= Records for this exercise =

[src/rtl/rdback_pkg.sv]
// Shared widths, output phase encoding and occupancy sizing for the readback
// beat serializer.
package rdback_pkg;

   localparam int RDBK_IN_W  = 512;
   localparam int RDBK_OUT_W = 256;

   typedef enum logic {
      PH_LO = 1'b0,
      PH_HI = 1'b1
   } phase_t;

   // Occupancy must represent 0..depth inclusive, hence the extra bit.
   function automatic int occ_width(input int depth);
      return $clog2(depth) + 1;
   endfunction

endpackage

[src/rtl/rdback_beat_buf.sv]
// Circular DEPTH x W beat buffer with push/pop and occupancy tracking; the head
// entry is presented combinationally from the registered read pointer.
module rdback_beat_buf
   import rdback_pkg::*;
#(
   parameter int DEPTH = 8,
   parameter int W     = RDBK_IN_W
) (
   input  logic                        clk,
   input  logic                        srst,
   input  logic                        push,
   input  logic [W-1:0]                push_data,
   input  logic                        pop,
   output logic [W-1:0]                head,
   output logic [occ_width(DEPTH)-1:0] occupancy
);

   localparam int PTR_W = $clog2(DEPTH);
   localparam int OCC_W = occ_width(DEPTH);

   logic [W-1:0]     mem [DEPTH];
   logic [PTR_W-1:0] wr_ptr_reg;
   logic [PTR_W-1:0] rd_ptr_reg;
   logic [OCC_W-1:0] occ_reg;

   always_ff @(posedge clk) begin
      if (!srst && push) begin
         mem[wr_ptr_reg] <= push_data;
      end
   end

   always_ff @(posedge clk) begin
      if (srst) begin
         wr_ptr_reg <= '0;
         rd_ptr_reg <= '0;
         occ_reg    <= '0;
      end else begin
         if (push) begin
            wr_ptr_reg <= wr_ptr_reg + PTR_W'(1);
         end
         if (pop) begin
            rd_ptr_reg <= rd_ptr_reg + PTR_W'(1);
         end
         case ({push, pop})
            2'b10:   occ_reg <= occ_reg + OCC_W'(1);
            2'b01:   occ_reg <= occ_reg - OCC_W'(1);
            default: occ_reg <= occ_reg;
         endcase
      end
   end

   assign head      = mem[rd_ptr_reg];
   assign occupancy = occ_reg;

endmodule

[src/rtl/rdback_beat_serializer.sv]
// Buffers 512-bit read beats and emits each as two 256-bit words (p0, then p1)
// on a valid/ready port; beats arriving with no free slot are dropped and counted.
module rdback_beat_serializer
   import rdback_pkg::*;
#(
   parameter int DEPTH = 8,
   parameter int IN_W  = RDBK_IN_W,
   parameter int OUT_W = RDBK_OUT_W,
   parameter int CNT_W = 16
) (
   input  logic                       fab_clk,
   input  logic                       fab_rst,
   input  logic [IN_W-1:0]            i_rddata,
   input  logic                       i_rddata_valid,
   output logic [OUT_W-1:0]           o_word,
   output logic                       o_word_valid,
   output logic                       o_word_last,
   input  logic                       i_word_ready,
   input  logic                       i_clr_stats,
   output logic                       o_overflow,
   output logic [CNT_W-1:0]           o_drop_cnt,
   output logic [31:0]                o_beat_cnt,
   output logic [$clog2(DEPTH):0]     o_occupancy
);

   localparam int OCC_W = occ_width(DEPTH);
   localparam logic [OCC_W-1:0] FULL = OCC_W'(DEPTH);

   logic [IN_W-1:0]  head;
   logic [OCC_W-1:0] occupancy;
   phase_t           phase_reg;
   logic             handshake;
   logic             push;
   logic             pop;
   logic             drop;
   logic             overflow_reg;
   logic [CNT_W-1:0] drop_cnt_reg;
   logic [31:0]      beat_cnt_reg;

   assign o_word_valid = (occupancy != '0);
   assign handshake    = o_word_valid & i_word_ready;
   assign pop          = handshake & (phase_reg == PH_HI);
   // A pop in the same cycle frees the slot the incoming beat needs.
   assign push         = i_rddata_valid & ((occupancy < FULL) | pop);
   assign drop         = i_rddata_valid & ~push;

   rdback_beat_buf #(
      .DEPTH (DEPTH),
      .W     (IN_W)
   ) u_buf (
      .clk       (fab_clk),
      .srst      (fab_rst),
      .push      (push),
      .push_data (i_rddata),
      .pop       (pop),
      .head      (head),
      .occupancy (occupancy)
   );

   always_ff @(posedge fab_clk) begin
      if (fab_rst) begin
         phase_reg <= PH_LO;
      end else if (handshake) begin
         phase_reg <= (phase_reg == PH_LO) ? PH_HI : PH_LO;
      end
   end

   // Clear wins over the old value but not over an event in the same cycle.
   always_ff @(posedge fab_clk) begin
      if (fab_rst) begin
         overflow_reg <= 1'b0;
         drop_cnt_reg <= '0;
         beat_cnt_reg <= '0;
      end else if (i_clr_stats) begin
         overflow_reg <= drop;
         drop_cnt_reg <= drop ? CNT_W'(1) : '0;
         beat_cnt_reg <= push ? 32'd1 : 32'd0;
      end else begin
         if (drop) begin
            overflow_reg <= 1'b1;
            if (drop_cnt_reg != '1) begin
               drop_cnt_reg <= drop_cnt_reg + CNT_W'(1);
            end
         end
         if (push) begin
            beat_cnt_reg <= beat_cnt_reg + 32'd1;
         end
      end
   end

   assign o_word      = (phase_reg == PH_HI) ? head[IN_W-1:OUT_W] : head[OUT_W-1:0];
   assign o_word_last = (phase_reg == PH_HI);
   assign o_overflow  = overflow_reg;
   assign o_drop_cnt  = drop_cnt_reg;
   assign o_beat_cnt  = beat_cnt_reg;
   assign o_occupancy = occupancy;

endmodule

[config.mk]
export PLATFORM = sky130hd
export DESIGN_NAME = rdback_beat_serializer
export DESIGN_NICKNAME = d
export VERILOG_FILES = /design/src/rtl/rdback_pkg.sv /design/src/rtl/rdback_beat_buf.sv /design/src/rtl/rdback_beat_serializer.sv
export SDC_FILE = /design/constraint.sdc
export NUM_CORES = 2
export LEC_CHECK = 0
export CAP_MARGIN = 20
export CORE_MARGIN = 2
export CORE_UTILIZATION = 40
export DETAILED_ROUTE_END_ITERATION = 8
export GPL_TIMING_DRIVEN = 0
export PLACE_DENSITY = 0.6
export SLEW_MARGIN = 0
export SYNTH_ARGS = -nofsm -noshare
export SYNTH_HDL_FRONTEND = slang
export SYNTH_SLANG_ARGS = --single-unit
[constraint.sdc]
create_clock -name fab_clk -period 87.2 [get_ports fab_clk]
set_input_delay 8.72 -clock fab_clk [delete_from_list [all_inputs] [get_ports fab_clk]]
set_output_delay 8.72 -clock fab_clk [all_outputs]
set_load 0.005 [all_outputs]
## After elaboration in Yosys (flattened, before gate mapping)

Memory sizes are Yosys's and may differ from the RTL's. A register that Yosys moved wholly into a read port is not among the register bits.
Cells that the tools add are included.

- Flip-flop bits (word level): 60
- Memory bits (writable): 4096
- Input port bits: 517
- Output and inout port bits: 311
- Logic and storage cells: 48
- Memories: 1

Memories:

| memory | depth | width | rd ports | clocked after memory_dff | write ports | RTL line | RTL |
|---|---|---|---|---|---|---|---|
| u_buf.mem | 8 | 512 | 1 | 1 | 1 | rdback_beat_buf.sv:21 | `logic [W-1:0] mem [DEPTH];` |

- Add/sub/neg operators: 6
- Order comparisons: 1
- Equal/unequal tests: 3
- Mux-type cells: 16
- Bitwise logic cells: 6
- Reduce and logical (&&, ||, !) cells: 8

Operators by type and width:

| operator | number |
|---|---|
| two-way mux 256 bit | 1 |
| two-way mux 32 bit | 2 |
| two-way mux 16 bit | 3 |
| adder 32 x 1 -> 32 bit, second input constant | 1 |
| adder 16 x 1 -> 16 bit, second input constant | 1 |
| inequality test 16 bit, second input constant | 1 |
| one-hot mux 4 bit (2 select lines) | 1 |
| nonzero test 2 bit | 4 |
| two-way mux 1 bit | 7 |
| adder 3 x 1 -> 3 bit, second input constant | 2 |
| two-way mux 3 bit | 2 |
| adder 4 x 1 -> 4 bit, second input constant | 1 |
| bitwise AND 1 bit | 4 |
| < comparator 4 bit, second input constant | 1 |
| nonzero test 4 bit | 1 |
| subtractor 4 x 1 -> 4 bit, second input constant | 1 |
| == test 2 x 1 -> 1 bit, second input constant | 1 |
| == test 2 bit, second input constant | 1 |
| AND reduction 2 bit | 1 |
| logical AND 1 bit | 1 |
| logical NOT 1 bit | 1 |
| NOT 1 bit | 1 |
| bitwise OR 1 bit | 1 |

## Depth between registers and ports, before layout

- Word-level depth: 9
- Mapped depth: 13
- Gate-level depth less buffers: 10

## Hierarchy

A second synthesis with hierarchy kept.

- Cell total of the unflattened synthesis: 6538
- Area total of the unflattened synthesis: 159282.8 um^2

Modules (own cells, without submodules):

| module | instances | cells each | area each (um^2) | sequential area each (um^2) |
|---|---|---|---|---|
| rdback_beat_buf | 1 | 5987 | 153962.7 | 123258.2 |
| rdback_beat_serializer | 1 | 551 | 5320.1 | 1001.0 |

## Worst setup path after synthesis

Ideal clock, no wire load.

- Path kind: input to register
- Start: input i_rddata_valid
- End: memory u_buf.mem[0][0] in the netlist's numbering, enable pin
- Setup time: 2.815 ns
- Arrival time: 61.325 ns
- Required time: 84.385 ns
- Slack: 23.060 ns
- Stages on the path: 4
- Path buffers: 2
- Cell sequence: clkbuf_1 -> buf_1 -> nand2_1 -> nor4b_1

- Word-level cells in the longest chain between the ends: 4

Ends and longest elaborated chain:

| item | RTL line | RTL |
|---|---|---|
| start: declaration | rdback_beat_serializer.sv:14 | `input logic i_rddata_valid,` |
| bitwise AND 1 bit | rdback_beat_serializer.sv:44 | `assign push = i_rddata_valid & ((occupancy < FULL) \| pop);` |
| logical AND 1 bit | rdback_beat_buf.sv:27 | `if (!srst && push) begin` |
| two-way mux 1 bit | rdback_beat_buf.sv:27 |  |
| two-way mux 1 bit (not written as such) | rdback_beat_buf.sv:28 | `mem[wr_ptr_reg] <= push_data;` |
| end: declaration | rdback_beat_buf.sv:21 |  |

Every way passes these cells.

## Worst setup path in the final report

- Start: register phase_reg, in the netlist o_word_last
- End: output o_word[63]

- Word-level cells in the longest chain between the ends: 1

Ends and longest elaborated chain:

| item | RTL line | RTL |
|---|---|---|
| start: declaration | rdback_beat_serializer.sv:31 | `phase_t phase_reg;` |
| start signal: assignment | rdback_beat_serializer.sv:64 | `phase_reg <= (phase_reg == PH_LO) ? PH_HI : PH_LO;` |
| two-way mux 256 bit | rdback_beat_serializer.sv:91 | `assign o_word = (phase_reg == PH_HI) ? head[IN_W-1:OUT_W] : head[OUT_W-1:0];` |
| end: declaration | rdback_beat_serializer.sv:15 | `output logic [OUT_W-1:0] o_word,` |

Every way passes these cells.

==> results.md <==
- Status: completed
- Pwr dens: roughly 23 mW/mm2
- Overflow after GRT: 0
- Final core utilization: roughly 49%
- Final WS setup: 73.14 ns
- Count of cell types in the netlist: 49
- Max-cap viol count: 0
- Num rows: 229
- Hold buffers post-CTS: 0
- Commonest non-fill, non-tap cell in the layout: edfxtp_1
- Avg Inst Size Synth: 25.59 um2
- Hold_ws: 0.4878 ns
- Placed instance area: 0.1776 mm2
- End of the worst hold path: o_overflow
- Finished layout cell area: 0.1917 mm2
- Placed insts: 12.66k
- Tcrit/Tclk final: 16.12%
- Nets: 8425
- Wire per inst: approximately 32 um
- Slew headroom: 24.00%
- Total core area: 0.3894 mm2
- Non-Filler Instances: 13.53k
- PostCTS Resize Cnt: 0
- Total power: 4.337 mW
- Longest Clk Path Bufs: 4
- Prevailing post-synth register cell: edfxtp_1
- Post-CTS setup repair buffer count: 0
- Max rail drop VDD: between 0.000015 and 0.00002 V
- Via count: around 75k
- CTS tree: built
- First-pass GRT wire length: 598400 um
- Cell count after synthesis: 6118
- CP arrival: 5.34 ns
- Post-synth ARST share: 0%
- # IOs: 828
- CTS Buf Count: 430
- GP Congestion: a little over 0.8
- Vias in the first global route: 77.59k
- Yosys reg bits: 4159
- Reg2reg end: u_buf.mem[4][480]
- Area growth, synth to finish: 22.46%
- Vias per inst: 5.527
- Worst hold path type: reg -> reg
- Number of flip-flops in the largest register: 4096
- Initial antenna violation count: 189
- Lkg Pwr: 58.82 nW
- DIE WIDTH: 629.6 um
- Pre-antenna DRT Iters: 5
- EDFF count, synth: between 4k and 5k
- Initial Utilization: between 40 and 50%
- GRT Util Overall: 21.25%
- Post-synth design cell area: 0.1566 mm2
- Hold Crit Depth: 2
- Largest net degree at the start of global routing: 25
- Setup TNS: 0 ns
- Top reg by flops: u_buf.mem
- Final HPWL DP: 295000 um
- DRT iter0 DRCs: 6938
- DRC Markers: 0
- Die area: ~0.40 mm2
- Post-synthesis sequential area ratio: 79.37%
- # clock sinks: 4159
- Crit Path Class: reg -> out
- R2R Setup Slk: 81.36 ns
- Worst clock skew: approximately 0.065 ns
- # H-tree levels: 5
- Die Y: 629.6 um
- Drt total wl: ~430000 um
- CP max FO: 11
- CTS clock-pin slew for the worst setup and hold paths: 0.06 ns
- Dpl ws: 72.43 ns
- Final ANT Viol Nets: 0
- Syn_nets: about 6.6k
- IO Port Bufs: 826
- Worst r2r src: o_word_last
- Fmax: 71.13 MHz
- Clock latency on the worst-skew pair: 1.00 ns
- Reg2reg path depth: 21
- Hold path start: o_overflow
- Worst-Margin Slew: 1.140 ns
- Ratio of cells with drive above 1 in the final layout: 30.79%
- Final min period: 14.06 ns
- RSZ-0062 raised after global routing: false
- Most frequent cells in the layout: 4096 x edfxtp_1, 1258 x mux4_2, 826 x clkdlybuf4s50_1, 435 x clkbuf_16, 228 x buf_6
- Count of final setup violators: 0
- Final Slew Violations: 0
- Final hold vios: 0
- Worst EP required: 78.48 ns
- Worst setup EP type: output port
- Warnings, synthesis: 0
- CP startpoint kind: flop
- CTS root buf: clkbuf_16
[report_power, final]
part           leakage (nW)  total [mW]  switching (mW)  internal, mW
Sequential             37.5        2.23         0.00623          2.23
Combinational          14.5       0.299           0.151         0.148
Clock                  6.80        1.81           0.781          1.02
Total                  58.8        4.34           0.938          3.40
[cells by family after synthesis]
kind of cell	synth area share, %
flip-flops	79.37
multiplexers	18.32
XOR/XNOR	0.08392
AND/OR/NAND/NOR	0.7073
buffers and inverters	0.9758
adder cells (fa/ha/maj)	0.05594
AO/OA/AOI/OAI	0.4899
[area by class of cell]
type / instances / area [um2]
fill: 30730 / 197700
sequential: 4159 / 124300
multi-input combinational: 1640 / 30830
timing repair buffer: 1351 / 14490
clock buffer: 521 / 11290
tap: 5197 / 6502
clock inverter: 276 / 2641
buffer: 313 / 1526
antenna: 69 / 172.7
inverter: 6 / 22.52
[worst max path at each step]
stage / startpoint / end / slack (ns)
final: o_word_last / o_word[63] / 73.14
after global routing: o_word_last / o_word[87] / 72.81
after CTS: o_word_last / o_word[63] / 72.88
after detailed placement: i_word_ready / u_buf.mem[4][480] / 72.43
after global placement: fab_rst / u_buf.mem[0][492] / -41.52
after floorplan: i_rddata_valid / u_buf.mem[0][0] / 23.06
[metal layers]
metal	vias to the layer above	share of wire, %	track usage [%]
met3	786	6.2	4.232
met4	70	3.6	7.902
met5	-	0.11	0
met2	2600	51	36.13
met1	40740	39	27.08
li1	30600	-	-
[cell usage after synthesis (3+ instances only)]
cell type,number,share of area (%)
a211oi_1,28,0.13
a21oi_1,51,0.16
a31oi_1,4,0.016
and2_1,3,0.012
and3_1,3,0.012
and4_1,5,0.028
buf_1,36,0.086
buf_2,87,0.28
buf_4,13,0.062
buf_6,23,0.17
clkbuf_1,154,0.37
dfxtp_1,63,0.81
edfxtp_1,4096,79
ha_1,7,0.056
inv_1,6,0.014
mux2i_1,35,0.22
mux4_2,1258,18
nand2_1,41,0.098
nand3_1,27,0.086
nand4_1,14,0.056
nor2_1,28,0.067
nor2b_1,24,0.096
nor3_1,7,0.022
nor4_1,6,0.024
o21ai_0,16,0.051
o311ai_0,3,0.017
o31ai_1,5,0.024
or3_1,26,0.10
or4_1,11,0.053
xor2_1,14,0.078
[worst max-delay path: stages (launching register included)]
cell	delay, ns
dfxtp_1	0.34
buf_2	0.27
buf_2	0.66
buf_2	0.64
clkbuf_1	0.66
clkbuf_1	0.59
a211oi_1	0.23
a21oi_1	0.19
clkdlybuf4s50_1	0.76
(Power assumes the default switching activity.)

= Work request =
Select every line of the material above holding the word "Yosys" and copy it.

= Exercise output =
## After elaboration in Yosys (flattened, before gate mapping)
Memory sizes are Yosys's and may differ from the RTL's. A register that Yosys moved wholly into a read port is not among the register bits.
- Yosys reg bits: 4159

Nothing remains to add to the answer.